On June 23rd, 2020, a 7.4 magnitude earthquake occurred offshore of Oaxaca, Mexico. The location, magnitude and depth of the earthquake created the conditions necessary to cause a tsunami, leading to a tsunami warning being issued for the Pacific coasts of Mexico as well as Central and South America. While the tsunami’s impacts were minor, the event provided researchers with an opportunity to test the performance of the tsunami forecasting and early warning system. 

Using Global Navigation Satellite System (GNSS) displacement data from the Trans-boundary, Land and Atmosphere Long-term Observational and Collaborative Network (TLALOCNet) in Mexico, the NASA Applied Sciences A.37 ROSES research project “Enlisting Satellite Data to Modernize Local Tsunami Early Warning” lead by Diego Melgar produced a slip model and a predicted vertical deformation model to evaluate the impacts that the earthquake and tsunami had on the surrounding area.  

This slip model of the earthquake based on high-rate GNSS data from the TLALOCNet network in Mexico shows the amount of motion at the fault interface during the earthquake.
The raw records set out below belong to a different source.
## src/rtl/pipe_pkg.sv

```systemverilog
// rtl/pipe_pkg.sv - shared fetch/decode pipeline types and constants
package pipe_pkg;

    localparam int INSTR_W_DEF = 32;
    localparam int ADDR_W_DEF  = 64;

    // Bubble instruction decode inserts when nothing valid is presented (addi x0,x0,0)
    localparam logic [31:0] NOP_INSTR = 32'h0000_0013;

    typedef enum logic [1:0] {
        EMPTY = 2'd0,
        FULL  = 2'd1,
        SKID  = 2'd2
    } pipe_state_e;

endpackage

```

## src/rtl/pipe_en_reg.sv

```systemverilog
// rtl/pipe_en_reg.sv - parameter-width register vector with load enable and async active-low clear
module pipe_en_reg #(
    parameter int W = 8
) (
    input  logic         clk,
    input  logic         reset_n,
    input  logic         en,
    input  logic [W-1:0] d,
    output logic [W-1:0] q
);

    logic [W-1:0] data_d;
    logic [W-1:0] data_q;

    always_comb begin
        data_d = en ? d : data_q;
    end

    always_ff @(posedge clk or negedge reset_n) begin
        if (!reset_n) begin
            data_q <= '0;
        end else begin
            data_q <= data_d;
        end
    end

    assign q = data_q;

endmodule

```

## src/rtl/if_id_skid_reg.sv

```systemverilog
// rtl/if_id_skid_reg.sv - fetch-to-decode register with one-entry skid buffer and flush
// Optional IF_ID_STALL_CNT_EN adds a saturating stall_cycles counter output.
module if_id_skid_reg
    import pipe_pkg::*;
#(
    parameter int INSTR_W = INSTR_W_DEF,
    parameter int ADDR_W  = ADDR_W_DEF
) (
    input  logic               clk,
    input  logic               reset_n,
    input  logic               flush,
    input  logic               in_valid,
    output logic               in_ready,
    input  logic [INSTR_W-1:0] in_instr,
    input  logic [ADDR_W-1:0]  in_pc,
    output logic               out_valid,
    input  logic               out_ready,
    output logic [INSTR_W-1:0] out_instr,
`ifdef IF_ID_STALL_CNT_EN
    output logic [15:0]        stall_cycles,
`endif
    output logic [ADDR_W-1:0]  out_pc
);

    localparam int EW = INSTR_W + ADDR_W;

    pipe_state_e   state_d, state_q;
    logic          in_ready_d, in_ready_q;
    logic          out_valid_d, out_valid_q;
    logic          main_en, skid_en;
    logic [EW-1:0] main_d, main_q, skid_q;

    always_comb begin
        state_d = state_q;
        main_en = 1'b0;
        skid_en = 1'b0;
        main_d  = {in_pc, in_instr};
        case (state_q)
            EMPTY: begin
                if (in_valid) begin
                    main_en = 1'b1;
                    state_d = FULL;
                end
            end
            FULL: begin
                if (out_ready && in_valid) begin
                    main_en = 1'b1;
                end else if (out_ready) begin
                    state_d = EMPTY;
                end else if (in_valid) begin
                    skid_en = 1'b1;
                    state_d = SKID;
                end
            end
            SKID: begin
                if (out_ready) begin
                    main_en = 1'b1;
                    main_d  = skid_q;
                    state_d = FULL;
                end
            end
            default: state_d = EMPTY;
        endcase
        // Flush only clears occupancy; stored data is left untouched.
        if (flush) begin
            state_d = EMPTY;
            main_en = 1'b0;
            skid_en = 1'b0;
        end
        in_ready_d  = (state_d != SKID);
        out_valid_d = (state_d != EMPTY);
    end

    always_ff @(posedge clk or negedge reset_n) begin
        if (!reset_n) begin
            state_q     <= EMPTY;
            in_ready_q  <= 1'b1;
            out_valid_q <= 1'b0;
        end else begin
            state_q     <= state_d;
            in_ready_q  <= in_ready_d;
            out_valid_q <= out_valid_d;
        end
    end

    pipe_en_reg #(.W(EW)) u_main (
        .clk     (clk),
        .reset_n (reset_n),
        .en      (main_en),
        .d       (main_d),
        .q       (main_q)
    );

    pipe_en_reg #(.W(EW)) u_skid (
        .clk     (clk),
        .reset_n (reset_n),
        .en      (skid_en),
        .d       ({in_pc, in_instr}),
        .q       (skid_q)
    );

    assign in_ready  = in_ready_q;
    assign out_valid = out_valid_q;
    assign out_instr = main_q[INSTR_W-1:0];
    assign out_pc    = main_q[EW-1:INSTR_W];

`ifdef IF_ID_STALL_CNT_EN
    logic [15:0] stall_d, stall_q;

    always_comb begin
        stall_d = stall_q;
        if (out_valid_q && !out_ready && (stall_q != 16'hFFFF)) begin
            stall_d = stall_q + 16'd1;
        end
    end

    always_ff @(posedge clk or negedge reset_n) begin
        if (!reset_n) begin
            stall_q <= '0;
        end else begin
            stall_q <= stall_d;
        end
    end

    assign stall_cycles = stall_q;
`endif

endmodule

```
This slip model of the earthquake based on high-rate GNSS data from the TLALOCNet network in Mexico shows the amount of motion at the fault interface during the
earthquake. The data were processed by the University of Washington using the TRACK software. Credit: NASA, Diego Melgar

These models were produced to serve as a guide for collecting measurements and observations of tsunami signals in the field. These signals include, but are not limited to, where the tsunami inundated, how far inland it went, and how high the mean sea level was at the time of the event. Since tsunami signals start to diminish as soon as it begins to rain or when people disturb them, the teams that conduct post-event tsunami surveys need to deploy within a week after the event or sooner. Because of this, they rely on these models to provide them with a rough estimate of what they are looking for in a particular area to prevent them from wasting valuable time. 

The team generated the above model which depicts the expected vertical deformation of the terrain as a result of the earthquake—with areas of uplift shown in red, and areas of subsidence shown in blue. Credit: NASA, Diego Melgar

The team generated the above model which depicts the expected vertical deformation of the terrain as a result of the earthquake—with areas of uplift shown in red, and areas of subsidence shown in blue. Credit: NASA, Diego Melgar

In the long term these detailed models, which are created after a natural hazard has been processed, are compared with  models that come out of the system in real-time in order to make sure that the real-time models are as close as possible to the accuracy of models that were  made in post-processing.  By improving the near real-time models, warnings generated by the tsunami forecasting and early warning system are made more accurate. Diego’s A.37 ROSES research project will continue to use hazards such as the earthquake in Mexico as opportunities to improve the tsunami forecasting and early warning system, and to provide life-saving information to decision makers as quickly as possible.